Con el apoyo de la administración Trump, el acuerdo de Israel con Emiratos y Bahréin apunta a una reconfiguración de gran alcance del escenario geopolítico de Oriente Próximo. Es previsible que otros Estados árabes sigan por este camino, incluyendo a Arabia Saudí (sin cuyo visto bueno nada de esto estaría ocurriendo). En su aparente intención de reducir la presencia directa de Estados Unidos en la región, la Casa Blanca avanza así en su objetivo de que sean Israel y Arabia Saudí quienes defiendan sus intereses, al compartir ambos—pocas cosas más les une—la obsesión anti-iraní del actual presidente norteamericano. Es una operación que abre, no obstante, nuevos riesgos locales, además de incentivar un mayor juego por parte de China en un espacio cada vez más inseparable de la dinámica euroasiática.
El acuerdo de Abraham ha sustituido el conflicto israelo-palestino por Irán como eje de las relaciones entre parte del mundo árabe y el Estado judío. Los palestinos son los grandes perdedores, al hacerse aún más inviable la solución del conflicto. Lo que no pueden percibir sino como una traición provocará sin duda su radicalización. Al mismo tiempo, se trata de un pacto entre gobiernos, construido a espaldas de las sociedades árabes, cuyos sentimientos hacia Israel son bien conocidos. Representa, por tanto, un problema más que añadir a las quejas populares sobre desigualdad, corrupción y discriminación que ya amenazan la estabilidad política de los regímenes árabes.
Por otra parte, las ramificaciones de estos hechos no se limitan a la región. En Asia meridional, por ejemplo, Pakistán no puede sentirse más incómodo y desorientado. Pero son los movimientos chinos los que tienen mayores implicaciones. No es casualidad que el aumento de la presión sobre Irán coincida con la firma de un ambicioso acuerdo entre Pekín y Teherán. El anuncio—filtrado por Irán en julio y, hasta la fecha, ni confirmado ni desmentido por China—del compromiso de Pekín de invertir 400.000 millones de dólares en infraestructuras en la república islámica durante los próximos 25 años a cambio del acceso a los recursos petrolíferos del país, representa otra sacudida para el statu quo regional.

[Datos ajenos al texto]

$ cat src/rtl/prog_loader.sv
// prog_loader: UART boot loader. Receives an 8N1 byte stream, waits for a sync
// marker, then packs following bytes little-endian into 32-bit words and writes
// them to instruction memory from address 0 up to MEM_SIZE-4.
module prog_loader #(
    parameter int         CLKS_PER_BIT = 434,
    parameter int         MEM_SIZE     = 64,
    parameter logic [7:0] SYNC_BYTE    = 8'hA5
) (
    input  logic        sys_clk,
    input  logic        sys_rst,
    input  logic        uart_rx,
    output logic        wr_en,
    output logic [31:0] wr_addr,
    output logic [31:0] wr_data,
    output logic        busy,
    output logic        done,
    output logic        frame_err
);

    localparam int               CNT_W     = $clog2(CLKS_PER_BIT + 1);
    localparam logic [CNT_W-1:0] BIT_LAST  = CNT_W'(CLKS_PER_BIT - 1);
    localparam logic [CNT_W-1:0] HALF_LAST = CNT_W'(CLKS_PER_BIT / 2 - 1);
    localparam logic [31:0]      LAST_ADDR = 32'(MEM_SIZE - 4);

    typedef enum logic [1:0] {IDLE, START, DATA, STOP} rx_state_t;
    typedef enum logic {WAIT_SYNC, LOAD} ld_state_t;

    logic             rx_meta;
    logic             rx_sync;
    rx_state_t        rx_state;
    rx_state_t        rx_next;
    logic [CNT_W-1:0] clk_cnt;
    logic [2:0]       bit_idx;
    logic [7:0]       rx_shift;
    logic             half_tick;
    logic             bit_tick;
    logic             byte_ok;
    logic             byte_bad;
    logic             sync_hit;

    ld_state_t        ld_state;
    ld_state_t        ld_next;
    logic [31:0]      addr;
    logic [1:0]       lane;
    logic [23:0]      word_buf;
    logic             last_word;

    assign half_tick = (clk_cnt == HALF_LAST);
    assign bit_tick  = (clk_cnt == BIT_LAST);

    // A byte completes on the stop-bit sample edge; the line level there decides
    // whether it is a good byte or a framing error.
    assign byte_ok   = (rx_state == STOP) && bit_tick && rx_sync;
    assign byte_bad  = (rx_state == STOP) && bit_tick && !rx_sync;
    assign sync_hit  = byte_ok && (rx_shift == SYNC_BYTE);
    assign last_word = (lane == 2'd3) && (addr == LAST_ADDR);

    // Two-flop synchronizer; resets to the idle-high line level.
    always_ff @(posedge sys_clk or negedge sys_rst) begin
        if (!sys_rst) begin
            rx_meta <= 1'b1;
            rx_sync <= 1'b1;
        end else begin
            rx_meta <= uart_rx;
            rx_sync <= rx_meta;
        end
    end

    // Receiver state register.
    always_ff @(posedge sys_clk or negedge sys_rst) begin
        if (!sys_rst) begin
            rx_state <= IDLE;
        end else begin
            rx_state <= rx_next;
        end
    end

    // Receiver next-state: half-bit check of the start bit rejects short glitches.
    always_comb begin
        rx_next = rx_state;
        case (rx_state)
            IDLE:    if (!rx_sync) rx_next = START;
            START:   if (half_tick) rx_next = rx_sync ? IDLE : DATA;
            DATA:    if (bit_tick && (bit_idx == 3'd7)) rx_next = STOP;
            STOP:    if (bit_tick) rx_next = IDLE;
            default: rx_next = IDLE;
        endcase
    end

    // Receiver datapath: bit-period counter, bit index and LSB-first shift register.
    always_ff @(posedge sys_clk or negedge sys_rst) begin
        if (!sys_rst) begin
            clk_cnt  <= '0;
            bit_idx  <= 3'd0;
            rx_shift <= 8'd0;
        end else begin
            case (rx_state)
                IDLE: begin
                    clk_cnt <= '0;
                    bit_idx <= 3'd0;
                end
                START: begin
                    clk_cnt <= half_tick ? '0 : clk_cnt + 1'b1;
                end
                DATA: begin
                    if (bit_tick) begin
                        clk_cnt  <= '0;
                        rx_shift <= {rx_sync, rx_shift[7:1]};
                        bit_idx  <= bit_idx + 3'd1;
                    end else begin
                        clk_cnt <= clk_cnt + 1'b1;
                    end
                end
                STOP: begin
                    clk_cnt <= bit_tick ? '0 : clk_cnt + 1'b1;
                end
                default: begin
                    clk_cnt <= '0;
                end
            endcase
        end
    end

    // Loader state register.
    always_ff @(posedge sys_clk or negedge sys_rst) begin
        if (!sys_rst) begin
            ld_state <= WAIT_SYNC;
        end else begin
            ld_state <= ld_next;
        end
    end

    // Loader next-state: leave LOAD on a framing error or after the final word.
    always_comb begin
        ld_next = ld_state;
        case (ld_state)
            WAIT_SYNC: if (sync_hit) ld_next = LOAD;
            LOAD: begin
                if (byte_bad) begin
                    ld_next = WAIT_SYNC;
                end else if (byte_ok && last_word) begin
                    ld_next = WAIT_SYNC;
                end
            end
            default: ld_next = WAIT_SYNC;
        endcase
    end

    // Loader datapath: word assembly, write strobe, address advance and status flags.
    always_ff @(posedge sys_clk or negedge sys_rst) begin
        if (!sys_rst) begin
            wr_en     <= 1'b0;
            wr_addr   <= 32'd0;
            wr_data   <= 32'd0;
            busy      <= 1'b0;
            done      <= 1'b0;
            frame_err <= 1'b0;
            addr      <= 32'd0;
            lane      <= 2'd0;
            word_buf  <= 24'd0;
        end else begin
            wr_en <= 1'b0;
            done  <= 1'b0;
            case (ld_state)
                WAIT_SYNC: begin
                    if (sync_hit) begin
                        busy      <= 1'b1;
                        frame_err <= 1'b0;
                        addr      <= 32'd0;
                        lane      <= 2'd0;
                    end else begin
                        busy <= 1'b0;
                    end
                end
                LOAD: begin
                    if (byte_bad) begin
                        frame_err <= 1'b1;
                        busy      <= 1'b0;
                    end else if (byte_ok) begin
                        lane <= lane + 2'd1;
                        case (lane)
                            2'd0: word_buf[7:0]   <= rx_shift;
                            2'd1: word_buf[15:8]  <= rx_shift;
                            2'd2: word_buf[23:16] <= rx_shift;
                            default: begin
                                wr_en   <= 1'b1;
                                wr_addr <= addr;
                                wr_data <= {rx_shift, word_buf};
                                if (addr == LAST_ADDR) begin
                                    done <= 1'b1;
                                end else begin
                                    addr <= addr + 32'd4;
                                end
                            end
                        endcase
                    end
                end
                default: begin
                    busy <= 1'b0;
                end
            endcase
        end
    end

endmodule
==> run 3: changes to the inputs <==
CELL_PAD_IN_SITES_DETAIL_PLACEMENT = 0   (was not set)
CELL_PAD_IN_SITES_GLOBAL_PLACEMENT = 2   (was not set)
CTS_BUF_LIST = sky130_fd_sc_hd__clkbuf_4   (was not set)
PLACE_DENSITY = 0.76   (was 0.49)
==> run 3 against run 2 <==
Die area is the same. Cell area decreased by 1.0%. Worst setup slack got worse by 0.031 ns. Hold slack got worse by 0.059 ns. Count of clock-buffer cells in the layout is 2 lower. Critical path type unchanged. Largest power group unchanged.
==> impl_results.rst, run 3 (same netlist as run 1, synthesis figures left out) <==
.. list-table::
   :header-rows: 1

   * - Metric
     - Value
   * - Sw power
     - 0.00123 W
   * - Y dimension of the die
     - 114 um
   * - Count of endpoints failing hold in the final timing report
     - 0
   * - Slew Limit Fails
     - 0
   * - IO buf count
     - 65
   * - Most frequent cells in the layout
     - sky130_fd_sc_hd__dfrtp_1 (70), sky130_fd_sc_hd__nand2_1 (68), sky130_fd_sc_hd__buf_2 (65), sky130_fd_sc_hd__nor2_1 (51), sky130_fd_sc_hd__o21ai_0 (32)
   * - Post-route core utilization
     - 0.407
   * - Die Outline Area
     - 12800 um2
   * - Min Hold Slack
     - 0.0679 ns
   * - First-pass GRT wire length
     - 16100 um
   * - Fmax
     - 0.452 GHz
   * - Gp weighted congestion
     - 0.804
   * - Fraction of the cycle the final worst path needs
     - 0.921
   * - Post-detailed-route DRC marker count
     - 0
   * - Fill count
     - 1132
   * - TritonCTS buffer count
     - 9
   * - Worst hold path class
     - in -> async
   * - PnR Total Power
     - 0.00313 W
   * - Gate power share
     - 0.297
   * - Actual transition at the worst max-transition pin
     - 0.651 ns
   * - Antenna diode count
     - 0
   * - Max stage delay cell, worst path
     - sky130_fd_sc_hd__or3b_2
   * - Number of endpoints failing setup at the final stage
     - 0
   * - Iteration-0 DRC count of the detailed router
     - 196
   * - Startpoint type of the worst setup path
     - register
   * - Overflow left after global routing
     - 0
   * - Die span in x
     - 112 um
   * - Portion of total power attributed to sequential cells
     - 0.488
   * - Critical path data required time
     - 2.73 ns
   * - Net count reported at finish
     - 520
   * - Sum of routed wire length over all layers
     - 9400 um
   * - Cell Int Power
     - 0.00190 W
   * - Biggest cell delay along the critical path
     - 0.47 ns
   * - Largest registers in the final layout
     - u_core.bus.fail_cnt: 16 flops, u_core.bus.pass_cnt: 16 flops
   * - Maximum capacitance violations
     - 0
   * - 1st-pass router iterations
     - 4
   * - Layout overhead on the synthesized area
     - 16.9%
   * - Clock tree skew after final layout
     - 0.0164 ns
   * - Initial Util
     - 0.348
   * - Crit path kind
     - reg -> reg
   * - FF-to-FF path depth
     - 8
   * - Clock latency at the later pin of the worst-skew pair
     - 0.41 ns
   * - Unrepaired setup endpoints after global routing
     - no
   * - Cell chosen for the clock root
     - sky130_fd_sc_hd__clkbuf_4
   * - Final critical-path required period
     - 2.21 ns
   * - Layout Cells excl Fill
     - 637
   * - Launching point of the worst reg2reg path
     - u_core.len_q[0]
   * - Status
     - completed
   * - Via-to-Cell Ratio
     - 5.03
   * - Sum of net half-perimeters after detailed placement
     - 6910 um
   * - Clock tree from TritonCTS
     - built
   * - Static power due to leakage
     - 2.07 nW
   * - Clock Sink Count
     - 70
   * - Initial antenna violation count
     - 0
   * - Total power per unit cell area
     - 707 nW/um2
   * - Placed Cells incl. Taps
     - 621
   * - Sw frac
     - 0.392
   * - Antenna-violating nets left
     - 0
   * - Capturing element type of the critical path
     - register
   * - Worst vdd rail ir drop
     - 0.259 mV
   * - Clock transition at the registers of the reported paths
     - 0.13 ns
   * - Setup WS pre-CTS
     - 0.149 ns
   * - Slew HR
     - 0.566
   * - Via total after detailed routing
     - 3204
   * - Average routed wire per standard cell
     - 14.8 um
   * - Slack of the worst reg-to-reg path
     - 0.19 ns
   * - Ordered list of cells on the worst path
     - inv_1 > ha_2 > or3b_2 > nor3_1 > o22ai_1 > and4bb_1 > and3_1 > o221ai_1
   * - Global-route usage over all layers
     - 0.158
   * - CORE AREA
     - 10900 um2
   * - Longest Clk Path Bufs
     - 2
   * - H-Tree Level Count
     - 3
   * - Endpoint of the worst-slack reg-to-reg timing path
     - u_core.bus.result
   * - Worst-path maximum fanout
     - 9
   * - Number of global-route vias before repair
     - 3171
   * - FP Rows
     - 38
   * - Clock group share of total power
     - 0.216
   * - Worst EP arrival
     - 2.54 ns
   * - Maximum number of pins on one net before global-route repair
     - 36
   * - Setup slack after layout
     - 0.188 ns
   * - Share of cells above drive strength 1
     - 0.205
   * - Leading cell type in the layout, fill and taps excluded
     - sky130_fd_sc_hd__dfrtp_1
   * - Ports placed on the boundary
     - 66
`src/rtl/nn_argmax.sv`:
```
// Serial argmax over the ten output-layer scores of the NN accelerator.
// Optional runner-up/margin outputs are enabled with `define ARGMAX_TOP2_EN.
module nn_argmax #(
  parameter int DATA_W = 32,
  parameter bit SIGNED = 1'b1
) (
  input  logic              clk,
  input  logic              reset,
  input  logic              ready,
  input  logic [DATA_W-1:0] result0,
  input  logic [DATA_W-1:0] result1,
  input  logic [DATA_W-1:0] result2,
  input  logic [DATA_W-1:0] result3,
  input  logic [DATA_W-1:0] result4,
  input  logic [DATA_W-1:0] result5,
  input  logic [DATA_W-1:0] result6,
  input  logic [DATA_W-1:0] result7,
  input  logic [DATA_W-1:0] result8,
  input  logic [DATA_W-1:0] result9,
  input  logic              out_ack,
  output logic [3:0]        class_idx,
  output logic [DATA_W-1:0] class_val,
  output logic              out_valid,
  output logic              busy,
  output logic              overrun
`ifdef ARGMAX_TOP2_EN
  ,
  output logic [3:0]        second_idx,
  output logic [DATA_W-1:0] second_val,
  output logic [DATA_W:0]   margin
`endif
);

  typedef enum logic [1:0] {IDLE, SCAN, DONE} state_e;

  function automatic logic gt(input logic [DATA_W-1:0] a, input logic [DATA_W-1:0] b);
    if (SIGNED) return $signed(a) > $signed(b);
    else        return a > b;
  endfunction

  state_e            state_q, state_d;
  logic              ready_q;
  logic              start;
  logic [3:0]        idx_q, idx_d;
  logic [DATA_W-1:0] best_val_q, best_val_d;
  logic [3:0]        best_idx_q, best_idx_d;
  logic [3:0]        class_idx_q, class_idx_d;
  logic [DATA_W-1:0] class_val_q, class_val_d;
  logic              out_valid_q, out_valid_d;
  logic              overrun_q, overrun_d;
  logic              cap_en;
  logic [DATA_W-1:0] cur_val;
  logic [DATA_W-1:0] res_in [10];
  logic [DATA_W-1:0] buf_q  [10];

`ifdef ARGMAX_TOP2_EN
  logic              sec_vld_q, sec_vld_d;
  logic [3:0]        sec_idx_q, sec_idx_d;
  logic [DATA_W-1:0] sec_val_q, sec_val_d;
  logic [3:0]        second_idx_q, second_idx_d;
  logic [DATA_W-1:0] second_val_q, second_val_d;
  logic [DATA_W:0]   best_ext, sec_ext;
`endif

  assign res_in[0] = result0;
  assign res_in[1] = result1;
  assign res_in[2] = result2;
  assign res_in[3] = result3;
  assign res_in[4] = result4;
  assign res_in[5] = result5;
  assign res_in[6] = result6;
  assign res_in[7] = result7;
  assign res_in[8] = result8;
  assign res_in[9] = result9;

  // ready_q resets high so a ready already asserted at reset release is not an edge.
  assign start   = ready & ~ready_q;
  assign cur_val = buf_q[idx_q];

  always_comb begin
    state_d     = state_q;
    idx_d       = idx_q;
    best_val_d  = best_val_q;
    best_idx_d  = best_idx_q;
    class_idx_d = class_idx_q;
    class_val_d = class_val_q;
    out_valid_d = out_valid_q;
    overrun_d   = overrun_q | (start & (state_q != IDLE));
    cap_en      = 1'b0;
`ifdef ARGMAX_TOP2_EN
    sec_vld_d    = sec_vld_q;
    sec_idx_d    = sec_idx_q;
    sec_val_d    = sec_val_q;
    second_idx_d = second_idx_q;
    second_val_d = second_val_q;
`endif
    case (state_q)
      IDLE: begin
        if (start) begin
          cap_en     = 1'b1;
          best_val_d = result0;
          best_idx_d = 4'd0;
          idx_d      = 4'd1;
          state_d    = SCAN;
`ifdef ARGMAX_TOP2_EN
          sec_vld_d  = 1'b0;
`endif
        end
      end
      SCAN: begin
        if (gt(cur_val, best_val_q)) begin
          best_val_d = cur_val;
          best_idx_d = idx_q;
`ifdef ARGMAX_TOP2_EN
          sec_vld_d  = 1'b1;
          sec_idx_d  = best_idx_q;
          sec_val_d  = best_val_q;
`endif
        end
`ifdef ARGMAX_TOP2_EN
        else if (!sec_vld_q || gt(cur_val, sec_val_q)) begin
          sec_vld_d = 1'b1;
          sec_idx_d = idx_q;
          sec_val_d = cur_val;
        end
`endif
        idx_d = idx_q + 4'd1;
        // Entry 9 is folded in combinationally so results land on this same edge.
        if (idx_q == 4'd9) begin
          class_idx_d = best_idx_d;
          class_val_d = best_val_d;
          out_valid_d = 1'b1;
          state_d     = DONE;
`ifdef ARGMAX_TOP2_EN
          second_idx_d = sec_idx_d;
          second_val_d = sec_val_d;
`endif
        end
      end
      DONE: begin
        if (out_ack) begin
          out_valid_d = 1'b0;
          state_d     = IDLE;
        end
      end
      default: state_d = IDLE;
    endcase
  end

  always_ff @(posedge clk or posedge reset) begin
    if (reset) begin
      state_q     <= IDLE;
      ready_q     <= 1'b1;
      idx_q       <= 4'd0;
      best_val_q  <= '0;
      best_idx_q  <= 4'd0;
      class_idx_q <= 4'd0;
      class_val_q <= '0;
      out_valid_q <= 1'b0;
      overrun_q   <= 1'b0;
`ifdef ARGMAX_TOP2_EN
      sec_vld_q    <= 1'b0;
      sec_idx_q    <= 4'd0;
      sec_val_q    <= '0;
      second_idx_q <= 4'd0;
      second_val_q <= '0;
`endif
    end else begin
      state_q     <= state_d;
      ready_q     <= ready;
      idx_q       <= idx_d;
      best_val_q  <= best_val_d;
      best_idx_q  <= best_idx_d;
      class_idx_q <= class_idx_d;
      class_val_q <= class_val_d;
      out_valid_q <= out_valid_d;
      overrun_q   <= overrun_d;
`ifdef ARGMAX_TOP2_EN
      sec_vld_q    <= sec_vld_d;
      sec_idx_q    <= sec_idx_d;
      sec_val_q    <= sec_val_d;
      second_idx_q <= second_idx_d;
      second_val_q <= second_val_d;
`endif
    end
  end

  // Snapshot buffer: data only, so no reset is needed.
  always_ff @(posedge clk) begin
    if (cap_en) begin
      for (int i = 0; i < 10; i++) buf_q[i] <= res_in[i];
    end
  end

  assign class_idx = class_idx_q;
  assign class_val = class_val_q;
  assign out_valid = out_valid_q;
  assign busy      = (state_q != IDLE);
  assign overrun   = overrun_q;

`ifdef ARGMAX_TOP2_EN
  // One extra bit keeps best - second non-negative in both compare modes.
  assign best_ext   = {(SIGNED ? class_val_q[DATA_W-1] : 1'b0), class_val_q};
  assign sec_ext    = {(SIGNED ? second_val_q[DATA_W-1] : 1'b0), second_val_q};
  assign second_idx = second_idx_q;
  assign second_val = second_val_q;
  assign margin     = best_ext - sec_ext;
`endif

endmodule

```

Para Irán, el acuerdo es un salvavidas para una economía en situación crítica. Para China, representa un triple logro: además de asegurarse recursos energéticos a largo plazo, podrá avanzar en el desarrollo de las redes transcontinentales de interconexión que darán forma a la Ruta de la Seda, a la vez que desafía los esfuerzos de Washington dirigidos a aislar económicamente a Irán. El entendimiento de ambos gobiernos, resultado de la aproximación más estrecha que han construido desde la firma—en 2016—de una “asociación estratégica integral”, debe interpretarse en consecuencia desde una perspectiva global y, de manera más particular, en el contexto de la creciente interdependencia entre las grandes economías asiáticas y las de Oriente Próximo. Aunque tras el acercamiento China-Irán hay, en efecto, un juego geopolítico, éste no puede separarse de un proceso de integración económica que se reforzará durante las próximas décadas, en el que China e Irán—como India—desempeñarán un importante papel.
El acuerdo supone un giro notable por parte de los clérigos iraníes, cuya misión siempre ha consistido—entre otros elementos—en evitar toda dependencia de actores externos. Para algunos observadores, Teherán puede haber cedido a Pekín lo que los Pahlevi nunca dieron ni a Reino Unido, primero, ni a Estados Unidos, después. No menos llamativo resulta que China lo haya logrado sin poner en peligro su relación con Arabia Saudí, principal enemigo de Irán, donde operan centenares de empresas de la República Popular y se negocia, incluso, un acuerdo de cooperación nuclear.